A flurry of April announcements illustrates how the White House is moving to fill top spots at federal agencies that oversee major construction programs. The designees need Senate confirmation, but the lineup is winning praise from industry officials.

At the Dept. of Transportation, Obama’s pick to be under secretary for policy, Roy Kienitz, an aide to Pennsylvania Gov. Edward Rendell (D), “is a person who hasn’t been captured by conventional thinking,” says John Doyle, special counsel for law firm Jones Walker LLP. Doyle was a lead House staffer and Kienitz a key Senate aide in drafting the 1991 Intermodal Surface Transportation Efficiency Act, which streamlined the highway program and gave states greater funding flexibility.

The choice of Peter Rogoff, a long-time Senate appropriations staffer, to be Federal Transit Administration administrator is “just a winner,” says Pam Whitted, National Stone, Sand & Gravel Association vice president for government affairs. With highway, transit and aviation statutes up for renewal, “If ever there were a time when I would be putting a pre­mium on Hill experience in transportation arenas, it’s this year,” says Doyle.

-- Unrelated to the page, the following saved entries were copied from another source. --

==> src/rtl/affine_host_if.sv <==
// Bundles the operand, result and core-facing signals of affine_host.
// master is the host side; slave is the environment (operand source, core, result sink).
interface affine_host_if #(
    parameter int N = 8
);
    logic         in_valid_i;
    logic         in_ready_o;
    logic [N-1:0] in_data_i;

    logic         core_n_rst_o;
    logic [N-1:0] core_ext_data_o;
    logic [N-1:0] core_ext_data_i;
    logic [1:0]   core_prog_addr_i;
    logic         core_halt_i;

    logic         out_valid_o;
    logic         out_ready_i;
    logic [N-1:0] out_r1_o;
    logic [N-1:0] out_r2_o;
    logic [3:0]   out_cycles_o;
    logic         out_err_o;

    modport master (
        input  in_valid_i, in_data_i,
        input  core_ext_data_i, core_prog_addr_i, core_halt_i,
        input  out_ready_i,
        output in_ready_o,
        output core_n_rst_o, core_ext_data_o,
        output out_valid_o, out_r1_o, out_r2_o, out_cycles_o, out_err_o
    );

    modport slave (
        output in_valid_i, in_data_i,
        output core_ext_data_i, core_prog_addr_i, core_halt_i,
        output out_ready_i,
        input  in_ready_o,
        input  core_n_rst_o, core_ext_data_o,
        input  out_valid_o, out_r1_o, out_r2_o, out_cycles_o, out_err_o
    );
endinterface
**src/rtl/ras_ctrl.sv**
```systemverilog
// Return-address-stack controller: forwards fetch push/pop strobes, tracks the
// uncommitted speculative push/pop balance, and unwinds that balance on a flush.
module ras_ctrl #(
    parameter int RAS_SIZE = 16,
    parameter int CNT_W    = 6
) (
    input  logic                    clk,
    input  logic                    reset,
    input  logic                    f_valid,
    input  logic                    f_is_call,
    input  logic                    f_is_ret,
    input  logic [31:0]             f_ret_pc,
    input  logic                    c_valid,
    input  logic                    c_is_call,
    input  logic                    c_is_ret,
    input  logic                    flush,
    output logic                    ras_push,
    output logic                    ras_pop,
    output logic [31:0]             ras_ret_pc_push,
    output logic                    f_ready,
    output logic                    busy,
    output logic signed [CNT_W-1:0] pend_net,
    output logic                    lost
);
    localparam int PC_W    = $clog2(RAS_SIZE + 1);
    localparam int NET_MAX = 2 ** (CNT_W - 1) - 1;
    localparam int NET_MIN = -(2 ** (CNT_W - 1));

    typedef enum logic [1:0] {
        IDLE,
        UNWIND,
        SETTLE
    } state_e;

    state_e                  state_q, state_d;
    logic signed [CNT_W-1:0] pend_q, pend_d;
    logic [PC_W-1:0]         pops_q, pops_d;
    logic                    lost_q, lost_d;

    logic                    push_c;
    logic                    pop_c;
    int                      net_sum;
    logic signed [CNT_W-1:0] net_n;

    function automatic logic signed [CNT_W-1:0] sat_net(input int v);
        if (v > NET_MAX) return CNT_W'(NET_MAX);
        if (v < NET_MIN) return CNT_W'(NET_MIN);
        return CNT_W'(v);
    endfunction

    function automatic logic [PC_W-1:0] pop_limit(input int n);
        if (n > RAS_SIZE) return PC_W'(RAS_SIZE);
        return PC_W'(n);
    endfunction

    always_ff @(posedge clk) begin
        if (reset) begin
            state_q <= IDLE;
            pend_q  <= '0;
            pops_q  <= '0;
            lost_q  <= 1'b0;
        end else begin
            state_q <= state_d;
            pend_q  <= pend_d;
            pops_q  <= pops_d;
            lost_q  <= lost_d;
        end
    end

    always_comb begin
        state_d = state_q;
        pend_d  = pend_q;
        pops_d  = pops_q;
        lost_d  = 1'b0;
        push_c  = 1'b0;
        pop_c   = 1'b0;
        f_ready = 1'b0;
        busy    = 1'b0;
        net_sum = int'(pend_q);
        net_n   = pend_q;

        unique case (state_q)
            IDLE: begin
                f_ready = !flush;
                if (f_ready && f_valid) begin
                    // A simultaneous call+return is illegal; it is handled as a call.
                    if (f_is_call) begin
                        push_c  = 1'b1;
                        net_sum = net_sum + 1;
                    end else if (f_is_ret) begin
                        pop_c   = 1'b1;
                        net_sum = net_sum - 1;
                    end
                end
                if (c_valid) begin
                    if (c_is_call)     net_sum = net_sum - 1;
                    else if (c_is_ret) net_sum = net_sum + 1;
                end
                net_n = sat_net(net_sum);

                // Commit has already been folded into net_n when the flush is judged.
                if (flush) begin
                    if (net_n > 0) begin
                        state_d = UNWIND;
                        pend_d  = net_n;
                        pops_d  = pop_limit(int'(net_n));
                    end else begin
                        lost_d  = (net_n < 0);
                        pend_d  = '0;
                    end
                end else begin
                    pend_d = net_n;
                end
            end
            UNWIND: begin
                busy   = 1'b1;
                pop_c  = 1'b1;
                pops_d = pops_q - PC_W'(1);
                if (pops_q <= PC_W'(1)) begin
                    state_d = SETTLE;
                    pend_d  = '0;
                end
            end
            SETTLE: begin
                busy    = 1'b1;
                state_d = IDLE;
            end
            default: begin
                state_d = IDLE;
            end
        endcase
    end

    // Strobes are forced low while reset is held, independent of state.
    assign ras_push        = push_c && !reset;
    assign ras_pop         = pop_c && !reset;
    assign ras_ret_pc_push = push_c ? f_ret_pc : '0;
    assign pend_net        = pend_q;
    assign lost            = lost_q;

endmodule

```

Obama’s pick to lead the Federal Highway Administration, Victor Mendez, Arizona DOT chief from 2001 until February, hasn’t worked on Capitol Hill. But Cathy Connor, Parsons Brinckerhoff senior vice president for government affairs, says Mendez is “politically savvy” and has been “very visible” in Washington on highway issues. David Martin, president of the Associated General Contractors’ Arizona chapter, calls Mendez a calm consensus-builder. “Victor is the quintessential cool head in the room,” he says.

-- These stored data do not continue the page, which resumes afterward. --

===== src/rtl/updown_predict.sv =====
// Next-value predictor for the triangle sequence 0..MAX..0.
// Given the last accepted sample and its direction, produces the value the
// stream must show next and the direction that step implies. Endpoints force
// a turnaround regardless of the incoming direction.
// Ports:
//   i_prev     : last accepted sample
//   i_dir      : direction of the last accepted step (1 = up)
//   o_expect   : expected next sample
//   o_next_dir : direction of the expected step
module updown_predict #(
    parameter int WIDTH = 3
) (
    input  logic [WIDTH-1:0] i_prev,
    input  logic             i_dir,
    output logic [WIDTH-1:0] o_expect,
    output logic             o_next_dir
);

    localparam logic [WIDTH-1:0] MAX  = '1;
    localparam logic [WIDTH-1:0] ZERO = '0;
    localparam logic [WIDTH-1:0] ONE  = WIDTH'(1);

    always_comb begin
        o_expect   = i_prev;
        o_next_dir = i_dir;
        if (i_prev == MAX) begin
            o_expect   = MAX - ONE;
            o_next_dir = 1'b0;
        end else if (i_prev == ZERO) begin
            o_expect   = ONE;
            o_next_dir = 1'b1;
        end else if (i_dir) begin
            o_expect   = i_prev + ONE;
        end else begin
            o_expect   = i_prev - ONE;
        end
    end

endmodule


===== config.mk =====
export PLATFORM = sky130hd
export DESIGN_NAME = updown_predict
export DESIGN_NICKNAME = d
export VERILOG_FILES = /design/src/rtl/updown_predict.sv
export SDC_FILE = /design/constraint.sdc
export NUM_CORES = 1
export LEC_CHECK = 0
export ABC_CLOCK_PERIOD_IN_PS = 2300
export CAP_MARGIN = 20
export CORE_AREA = 2 2 39 41
export DETAILED_ROUTE_END_ITERATION = 8
export DIE_AREA = 0 0 41 43
export PLACE_DENSITY_LB_ADDON = 0.15
export SYNTH_ARGS = -nofsm -noshare
export SYNTH_HDL_FRONTEND = slang
export SYNTH_SLANG_ARGS = --single-unit

===== constraint.sdc =====
create_clock -name vclk -period 2.3
set_clock_uncertainty 0.15 [all_clocks]
set_input_delay 0.46 -clock vclk [all_inputs]
set_output_delay 0.46 -clock vclk [all_outputs]
set_load 0.1 [all_outputs]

The nominee to be assistant Army secretary for civil works, Jo-Ellen Darcy, spent more than a decade on water-resources and tax matters as a Senate staffer. “She brings a wealth of experience,” says Dave Sanford, American Association of Port Authorities’ director of navigation policy and legislation.

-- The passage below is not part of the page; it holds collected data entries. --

File: config.mk
export PLATFORM = sky130hd
export DESIGN_NAME = shift_rows_unit_flat
export DESIGN_NICKNAME = d
export VERILOG_FILES = /design/src/rtl/shift_rows_unit_if.sv /design/src/rtl/shift_rows_unit.sv /design/src/flat_wrapper.sv
export SDC_FILE = /design/constraint.sdc
export NUM_CORES = 1
export LEC_CHECK = 0
export BUFFER_PORTS_ARGS = -buffer_cell sky130_fd_sc_hd__buf_2
export CAP_MARGIN = 40
export CORE_MARGIN = 3
export CORE_UTILIZATION = 50
export DETAILED_ROUTE_END_ITERATION = 8
export GPL_TIMING_DRIVEN = 0
export HOLD_SLACK_MARGIN = 0.06
export PLACE_DENSITY = 0.74
export SLEW_MARGIN = 20
export SYNTH_ARGS = -nofsm -noshare
export SYNTH_HDL_FRONTEND = slang
export SYNTH_SLANG_ARGS = --single-unit
File: constraint.sdc
create_clock -name clk -period 2.09 [get_ports clk]
set_input_delay 0 -clock clk [delete_from_list [all_inputs] [get_ports clk]]
set_output_delay 0 -clock clk [all_outputs]
set_load 0.05 [all_outputs]
File: src/rtl/shift_rows_unit_if.sv
// Handshake bundle for shift_rows_unit: the input block stream, the result stream and the
// FIFO fill level.
interface shift_rows_unit_if #(
    parameter int unsigned NB    = 4,
    parameter int unsigned TAG_W = 4
);
    logic               in_valid;
    logic               in_ready;
    logic               in_inv;
    logic [TAG_W-1:0]   in_tag;
    logic [0:32*NB-1]   in_data;
    logic               out_valid;
    logic               out_ready;
    logic [TAG_W-1:0]   out_tag;
    logic [0:32*NB-1]   out_data;
    logic [1:0]         occupancy;

    // Producer/consumer side
    modport master (
        output in_valid, in_inv, in_tag, in_data, out_ready,
        input  in_ready, out_valid, out_tag, out_data, occupancy
    );

    // The unit itself
    modport slave (
        input  in_valid, in_inv, in_tag, in_data, out_ready,
        output in_ready, out_valid, out_tag, out_data, occupancy
    );
endinterface

File: src/rtl/shift_rows_unit.sv
// Rijndael ShiftRows / InvShiftRows on an NB-column state, followed by a 2-entry result FIFO.
// The permutation is pure wiring selected per block by in_inv; the FIFO gives one cycle latency.
module shift_rows_unit #(
    parameter int unsigned NB    = 4,
    parameter int unsigned TAG_W = 4
) (
    input logic             clk,
    input logic             rst_n,
    shift_rows_unit_if.slave bus
);
    localparam int unsigned W = 32 * NB;

    if (NB != 4 && NB != 6 && NB != 8) begin : g_bad_nb
        $error("shift_rows_unit: NB must be 4, 6 or 8");
    end

    logic [0:W-1] fwd_data;
    logic [0:W-1] inv_data;
    logic [0:W-1] perm_data;

    // Byte (r,c) sits at bits [8*(4c+r) +: 8]; rows rotate left (fwd) or right (inv).
    for (genvar c = 0; c < NB; c++) begin : g_col
        for (genvar r = 0; r < 4; r++) begin : g_row
            localparam int Off    = (r == 0) ? 0 : (r == 1) ? 1 : (NB == 8) ? r + 1 : r;
            localparam int FwdSrc = (c + Off) % NB;
            localparam int InvSrc = (c + NB - Off) % NB;
            assign fwd_data[8*(4*c+r) +: 8] = bus.in_data[8*(4*FwdSrc+r) +: 8];
            assign inv_data[8*(4*c+r) +: 8] = bus.in_data[8*(4*InvSrc+r) +: 8];
        end
    end

    assign perm_data = bus.in_inv ? inv_data : fwd_data;

    logic [0:W-1]     data_q [2];
    logic [TAG_W-1:0] tag_q  [2];
    logic             wr_ptr_q;
    logic             rd_ptr_q;
    logic [1:0]       count_q;
    logic [1:0]       count_d;
    logic             live_q;   // low until the first edge after reset release
    logic             push;
    logic             pop;

    // in_ready depends only on registered state, never on out_ready
    assign bus.in_ready  = live_q && (count_q != 2'd2);
    assign bus.out_valid = (count_q != 2'd0);
    assign bus.out_data  = data_q[rd_ptr_q];
    assign bus.out_tag   = tag_q[rd_ptr_q];
    assign bus.occupancy = count_q;

    assign push = bus.in_valid && bus.in_ready;
    assign pop  = bus.out_valid && bus.out_ready;

    // Next fill level; simultaneous push and pop leave it unchanged
    always_comb begin
        count_d = count_q;
        case ({push, pop})
            2'b10:   count_d = count_q + 2'd1;
            2'b01:   count_d = count_q - 2'd1;
            default: count_d = count_q;
        endcase
    end

    // FIFO storage, pointers and fill level; reset discards everything at once
    always_ff @(posedge clk or negedge rst_n) begin
        if (!rst_n) begin
            for (int i = 0; i < 2; i++) begin
                data_q[i] <= '0;
                tag_q[i]  <= '0;
            end
            wr_ptr_q <= 1'b0;
            rd_ptr_q <= 1'b0;
            count_q  <= 2'd0;
            live_q   <= 1'b0;
        end else begin
            live_q  <= 1'b1;
            count_q <= count_d;
            if (push) begin
                data_q[wr_ptr_q] <= perm_data;
                tag_q[wr_ptr_q]  <= bus.in_tag;
                wr_ptr_q         <= ~wr_ptr_q;
            end
            if (pop) begin
                rd_ptr_q <= ~rd_ptr_q;
            end
        end
    end
endmodule

File: src/flat_wrapper.sv
// flat-port wrapper written by rule: the top's interface ports become plain ports
module shift_rows_unit_flat 
#(
    parameter int unsigned NB    = 4,
    parameter int unsigned TAG_W = 4
)
  (clk, rst_n, bus_in_valid, bus_in_inv, bus_in_tag, bus_in_data, bus_out_ready, bus_in_ready, bus_out_valid, bus_out_tag, bus_out_data, bus_occupancy);
  shift_rows_unit_if #(.NB(NB), .TAG_W(TAG_W)) bus_i ();
  input logic clk;
  input logic rst_n;
  input wire logic [$bits(bus_i.in_valid)-1:0] bus_in_valid;
  input wire logic [$bits(bus_i.in_inv)-1:0] bus_in_inv;
  input wire logic [$bits(bus_i.in_tag)-1:0] bus_in_tag;
  input wire logic [$bits(bus_i.in_data)-1:0] bus_in_data;
  input wire logic [$bits(bus_i.out_ready)-1:0] bus_out_ready;
  output wire logic [$bits(bus_i.in_ready)-1:0] bus_in_ready;
  output wire logic [$bits(bus_i.out_valid)-1:0] bus_out_valid;
  output wire logic [$bits(bus_i.out_tag)-1:0] bus_out_tag;
  output wire logic [$bits(bus_i.out_data)-1:0] bus_out_data;
  output wire logic [$bits(bus_i.occupancy)-1:0] bus_occupancy;
  assign bus_i.in_valid = bus_in_valid;
  assign bus_i.in_inv = bus_in_inv;
  assign bus_i.in_tag = bus_in_tag;
  assign bus_i.in_data = bus_in_data;
  assign bus_i.out_ready = bus_out_ready;
  assign bus_in_ready = bus_i.in_ready;
  assign bus_out_valid = bus_i.out_valid;
  assign bus_out_tag = bus_i.out_tag;
  assign bus_out_data = bus_i.out_data;
  assign bus_occupancy = bus_i.occupancy;
  shift_rows_unit #(.NB(NB), .TAG_W(TAG_W)) u_core (.clk(clk), .rst_n(rst_n), .bus(bus_i));
endmodule
==> impl_metrics.ini, run 1 <==
[floorplan]
die_area_um2 = 27500
die_w_um = 166
io_pins = 273
die_h_um = 166
start_util_pct = 51.7
row_count = 57
core_um2 = 24700

[timing]
drv_slew = 0
relSlewSlack_pct = 61.2
worst_pin_slew_ns = 0.582
finalSetupViolations = 0
post-route-min-period_ns = 2.02
hold_viol = 0
clock.fmax_mhz = 496
rsz0062_at_grt = yes
fin_skew_ns = 0.00861
period_share_pct = 96.6

[detailed_routing]
drt-total-wl_um = 31400
drtAntennaViolNets = 0
drt_iter0_drc = 268
drc = 0
drtPass1Iterations = 4
via_count = 8268
vias_per_cell = 5.14
wl_per_cell_um = 19.5

[setup_path]
crit_path_end_kind = output pin
path_max_fanout = 10
worstSetupPathType = reg -> out
crit_arrival_ns = 2.02
worstPathRequired_ns = 2.09
worst_setup_path_start_kind = flip-flop

[yosys]
ys_ff_latch = 269
netlist_instances = 795
yosysUniqueCellTypes = 19
syn_nets = 933
yosys_warnings = 0
avgSynthCellArea_um2 = 16.1
synthFlopType = dfrtp_1
synth_top_area_share_pct = 52.6
syn_area_um2 = 12800
ys_top_cells_by_area = dfrtp_1 53%, mux2_2 33%, mux2_4 9.4%
yosysTopAreaCell = dfrtp_1
async_flop_share_pct = 100
yosysMostFrequentCell = mux2_2
synthTopCellsByCount = 380 x mux2_2, 269 x dfrtp_1, 80 x mux2_4, 19 x buf_2
synth_edf_count = 0
ys_seq_area_share_pct = 52.6

[clocking]
clk_latency_ns = 0.53
cts_tree = built
max-clock-path-buffers = 3
cts_root_buffer = clkbuf_16
cts_htree_levels = 1
clk_pin_slew_ns = 0.06
cts.sinks = 269
cts_setup_buffers = 0
cts_buffers = 29

[global_route]
grt_first_pass_wirelength_um = 51200
grt.total_usage_pct = 22.5
grt_antenna_before_repair = 0
grt_pass1_vias = 9431
grt_max_degree = 96
grt_overflow = 0

[placement]
dp_hpwl_um = 20400
dp.cells = 1393
place_congestion = 0.764
port-buffer-count = 271

[worst_hold_path]
hp-class = in -> reg

[layout]
antenna-diode-count = 0
fillers = 1680
final_cells = 1610
synthToLayoutAreaGrowth_pct = 35.9
nets = 1405
layout-drive-gt1-share_pct = 65.0

[outcome]
status = finished clean

[job]
cap_violations = 0
==> stage by stage <==
step	cell area [um^2]	hold WS [ns]	worst slack [ns]	util [%]	setup TNS, ns
CTS	17400	0.219	0.0256	70.2	0
global route	17400	0.234	-0.0234	70.2	-0.383
floorplan	12800	-0.296	0.107	-	0
finish	17400	0.228	0.0720	70.2	0
detailed placement	14600	-0.0329	-0.113	59.2	-5.76
global placement	14500	0.245	-4.02	58.8	-1083.70
==> flip-flops by register name, summed over array words and instances, names as in the netlist <==
register              count
u_core.live_q             1
u_core.data_q           256
u_core.rd_ptr_q           1
u_core.bus.occupancy      2
u_core.wr_ptr_q           1
u_core.tag_q              8
==> worst max-delay path, stage by stage (launching register included) <==
cell and delay, ns:
dfrtp_2 0.45, clkbuf_8 0.22, buf_4 0.22, mux2_2 0.37, buf_2 0.22
==> kinds of logic after synthesis <==
logic type	synth area share, %
adder cells (fa/ha/maj)	0.0978
AND/OR/NAND/NOR	0.499
XOR/XNOR	0.343
flip-flops	52.6
other	0.0293
buffers and inverters	3.53
multiplexers	42.9
==> layout make-up <==
cell class | count | area [um^2] | share of cell area (%)
Sequential cell | 269 | 6730 | 38.8
Multi-Input combinational cell | 475 | 5600 | 32.3
Timing Repair Buffer | 442 | 3130 | 18.0
Clock buffer | 42 | 895 | 5.15
Buffer | 50 | 485 | 2.79
Tap cell | 324 | 405 | 2.33
Clock inverter | 8 | 119 | 0.684
==> worst paths after layout <==
kind	from	to	slack, ns	depth (start not counted)
worst max-delay path	u_core.rd_ptr_q$_DFFE_PN0P_	bus_out_data[9]	0.07	4
worst min-delay path	bus_in_inv	u_core.data_q[241]$_DFFE_PN0P_	0.23	3
worst max register to register	u_core.bus.occupancy[0]$_DFFE_PN0P_	u_core.data_q[107]$_DFFE_PN0P_	0.28	5
worst min register to register	u_core.data_q[56]$_DFFE_PN0P_	u_core.data_q[56]$_DFFE_PN0P_	0.50	1
max in group asynchronous	rst_n	u_core.data_q[25]$_DFFE_PN0P_	0.39	5
min in group asynchronous	rst_n	u_core.data_q[253]$_DFFE_PN0P_	0.53	3
==> cells in the final DEF, fill, tap and decap left out, types with 4 or more instances in the layout <==
master         instances
dfrtp_1              268
clkbuf_8              13
clkinv_2               4
buf_6                 10
mux2_4                80
buf_2                282
dlygate4sd3_1        168
clkbuf_2               5
clkbuf_16             29
mux2_2               380
buf_4                 12
buf_12                 9
==> timing repair <==
action,CTS,global route
endpoints found under the setup margin,132,37
hold buffers,168,0
gates resized for setup,16,1
endpoints found under the hold margin,472,0
==> per-layer routing <==
layer  up-vias  global-route usage (%)  share of wire, %
met4         0                    5.24               2.3
met3        47                    4.74               5.0
met2       207                    39.2                50
met5         -                       0                 0
li1       3806                       -                 -
met1      4208                    28.9                43
Power of run 1 is left out: the tool's default activity adds up to more than one toggle a clock period on the data nets, which glitch-free logic cannot reach.
==> run 2: changes to the inputs <==
--- a/config.mk
+++ b/config.mk
@@ -5,14 +5,17 @@
 export SDC_FILE = /design/constraint.sdc
 export NUM_CORES = 1
 export LEC_CHECK = 0
-export BUFFER_PORTS_ARGS = -buffer_cell sky130_fd_sc_hd__buf_2
 export CAP_MARGIN = 40
+export CELL_PAD_IN_SITES_DETAIL_PLACEMENT = 0
+export CELL_PAD_IN_SITES_GLOBAL_PLACEMENT = 1
 export CORE_MARGIN = 3
 export CORE_UTILIZATION = 50
+export CTS_CLUSTER_DIAMETER = 80
 export DETAILED_ROUTE_END_ITERATION = 8
+export DONT_BUFFER_PORTS = 1
 export GPL_TIMING_DRIVEN = 0
 export HOLD_SLACK_MARGIN = 0.06
-export PLACE_DENSITY = 0.74
+export PLACE_DENSITY_LB_ADDON = 0.1
 export SLEW_MARGIN = 20
 export SYNTH_ARGS = -nofsm -noshare
 export SYNTH_HDL_FRONTEND = slang
==> run 2 against run 1 <==
Compared with the run above:
- the run now ends with hold timing left
- first-iteration DRC count grew 21%
- via count down 11%
- global-route usage fell by 0.21 points
- hold slack worse by 1.1 ns
- sequential share of layout area rose by 3.3 points
- clock skew rose by 0.0010 ns
- die area unchanged
- setup slack improved by 0.023 ns
- final cell count fell by 17%
- non-clock buffer count shrank 276
- largest cell class unchanged
==> impl_metrics.ini, run 2 (synthesis results as in run 1) <==
[placement]
place_congestion = 0.741
dp_hpwl_um = 20400
dp_slack_ns = -0.144
port-buffer-count = 0
dp.cells = 1119

[setup_path]
worst_setup_path_start_kind = flip-flop
worstSetupPathType = reg -> out
crit_path_end_kind = output pin
crit_arrival_ns = 2.00
worstPathRequired_ns = 2.09
path_max_fanout = 10

[outcome]
failed_checks = hold timing
status = complete, but fails checks

[clocking]
max-clock-path-buffers = 3
cts_tree = built
cts_setup_buffers = 0
postCtsHoldBufs = 166
cts_htree_levels = 1
cts.sinks = 269
cts_root_buffer = clkbuf_16
clk_pin_slew_ns = 0.06
cts_buffers = 30
clk_latency_ns = 0.54

[timing]
finalWorstSetupSlack_ns = 0.0949
post-route-min-period_ns = 2.00
hold_ws_ns = -0.852
rsz0062_at_grt = yes
fin_skew_ns = 0.00963
period_share_pct = 95.5
finalSetupViolations = 0
drv_slew = 0
hold_viol = 269
worst_pin_slew_ns = 0.692
clock.fmax_mhz = 501
relSlewSlack_pct = 53.9

[detailed_routing]
drtPass1Iterations = 4
drt_iter0_drc = 324
vias_per_cell = 5.47
drc = 0
drtAntennaViolNets = 0
wl_per_cell_um = 23.2
drt-total-wl_um = 31000
via_count = 7318

[floorplan]
row_count = 57
core_um2 = 24700
die_w_um = 166
die_area_um2 = 27500
io_pins = 273
start_util_pct = 51.7
die_h_um = 166

[job]
cap_violations = 0

[global_route]
grt_max_degree = 270
grt_antenna_before_repair = 0
grt_overflow = 0
grt_first_pass_wirelength_um = 49400
grt.total_usage_pct = 22.3
grt_pass1_vias = 8522

[layout]
regMostFlops = u_core.data_q
layout-drive-gt1-share_pct = 55.5
final_common_cell = mux2_2
final_cells = 1339
antenna-diode-count = 0
synthToLayoutAreaGrowth_pct = 25.1
largest_reg_flops = 256
layout_common_cells = 379 x mux2_2, 267 x dfrtp_1, 166 x dlygate4sd3_1, 81 x mux2_4, 31 x clkbuf_16
nets = 1130

[worst_hold_path]
hp-class = in -> async
[run 2: worst paths after layout]
kind                                                startpoint                        endpoint  slack, ns  depth (start not counted)
max                                u_core.rd_ptr_q$_DFFE_PN0P_                bus_out_data[35]       0.09                          3
min                                                      rst_n  u_core.data_q[124]$_DFFE_PN0P_      -0.85                          0
max reg2reg                u_core.bus.occupancy[0]$_DFFE_PN0P_   u_core.data_q[98]$_DFFE_PN0P_       0.12                          5
min reg2reg                      u_core.data_q[86]$_DFFE_PN0P_   u_core.data_q[86]$_DFFE_PN0P_       0.50                          1
max in group asynchronous                                rst_n  u_core.data_q[118]$_DFFE_PN0P_       2.48                          0
min in group clk                                  bus_in_valid  u_core.data_q[110]$_DFFE_PN0P_       0.16                          3
[run 2: through the flow]
| stage | hold WS (ns) | TNS (ns) | utilization [%] | instance area [um^2] |
|---|---|---|---|---|
| finish | -0.852 | 0 | 64.6 | 16000 |
| floorplan | -0.296 | 0 | - | 12800 |
| global placement | -0.288 | -15.05 | 53.3 | 13200 |
| global route | -0.893 | -0.000290 | 64.6 | 16000 |
| detailed placement | -0.289 | -18.09 | 53.3 | 13200 |
| CTS | -0.876 | 0 | 64.6 | 16000 |
[run 2: what timing repair did]
item / 4_1_cts / 5_1_grt
endpoints found under the setup margin: 336 / 12
resized for setup: 17 / 3
endpoints found under the hold margin: 537 / 269
pin swaps: 0 / 0
[run 2: critical path, stage by stage (launching register included)]
cell,delay [ns]
dfrtp_1,0.47
clkbuf_8,0.24
buf_4,0.24
mux2_2,0.49
[run 2: per-layer routing]
| metal | global-route usage [%] | up-vias | wire [um] |
|---|---|---|---|
| li1 | - | 3274 | - |
| met1 | 28.5 | 3796 | 13100 |
| met2 | 37.9 | 207 | 15300 |
| met3 | 6.38 | 41 | 2120 |
| met4 | 4.95 | 0 | 538 |
| met5 | 0 | - | 0 |
[run 2: area by class of cell]
class,count,area [um^2]
plain buffers,50,482
clock buffers,47,936
clock inverters,8,165
fillers,1803,8750
multi-input cells,475,5610
flip-flops and latches,269,6730
well taps,324,405
repair buffers,166,1660
Power of run 2 is left out for the same reason.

Peter Silva, Obama’s pick to lead the Environmental Protection Agency’s Office of Water, is a pragmatic, capable industry veteran, observers say. Silva, senior policy adviser for the Metropolitan Water District of Southern California, was vice chair of the California Water Resources Control Board for six years. Perry Fowler, director of AGC’s municipal and utilities division, says, “It’s really nice to have someone coming into the Office of Water who has been on the ground and understands how water infrastructure really works...and how water infrastructure can have an impact on water quality.”

Position Name Status
Deputy John Porcari (Maryland DOT chief) Announced April 10
Under Secretary for Policy Roy Kienitz (aide to Pa. Gov. Rendell) Nominated March 16
FHWA Administrator Victor Mendez (ex-Arizona DOT head) Announced April 2
FTA Administrator Peter Rogoff (Senate aide) Announced April 8
Asst. Army Sec. Civil Works Jo-Ellen Darcy (Senate staffer) Nominated April 3
Asst. Administrator, Air Regina McCarthy (Conn. DEP head) Nominated March 16
Asst. Administrator, Solid-Waste-Emerg. Response Mathy Stanislaus (environmental lawyer) Announced March 31
Asst. Administrator, Water Peter Silva (advisoe, Calif. water utility) Announced April 3
Asst. Sec., Effi ciency and Renewable Energy Cathy Zoi (CEO, Alliance for Climate Protection) Announced March 27
Asst. Sec., Environ. Mgmt. Ines Triay (acting EM chief) Nominated March 31
Asst. Sec., Employment and Training Jane Oates (executive director, N.J. Commission on Higher Education) Announced April 8
OSHA Jordan Barab (former House aide) Named acting chief April 8
Administrator Martha Johnson, Computer Sciences Corp. vice president Announced April 3

Regina McCarthy, nominated to head EPA’s Office of Air and Radiation, has a strong background in clean-air issues and close ties to Administrator Lisa Jackson, says John Walke, senior attorney with the Natural Resources Defense Council. McCarthy, the Connecticut Dept. of Environmental Protection commissioner, played a key role in developing a program to counter global warming in the Northeast and Mid-Atlantic states.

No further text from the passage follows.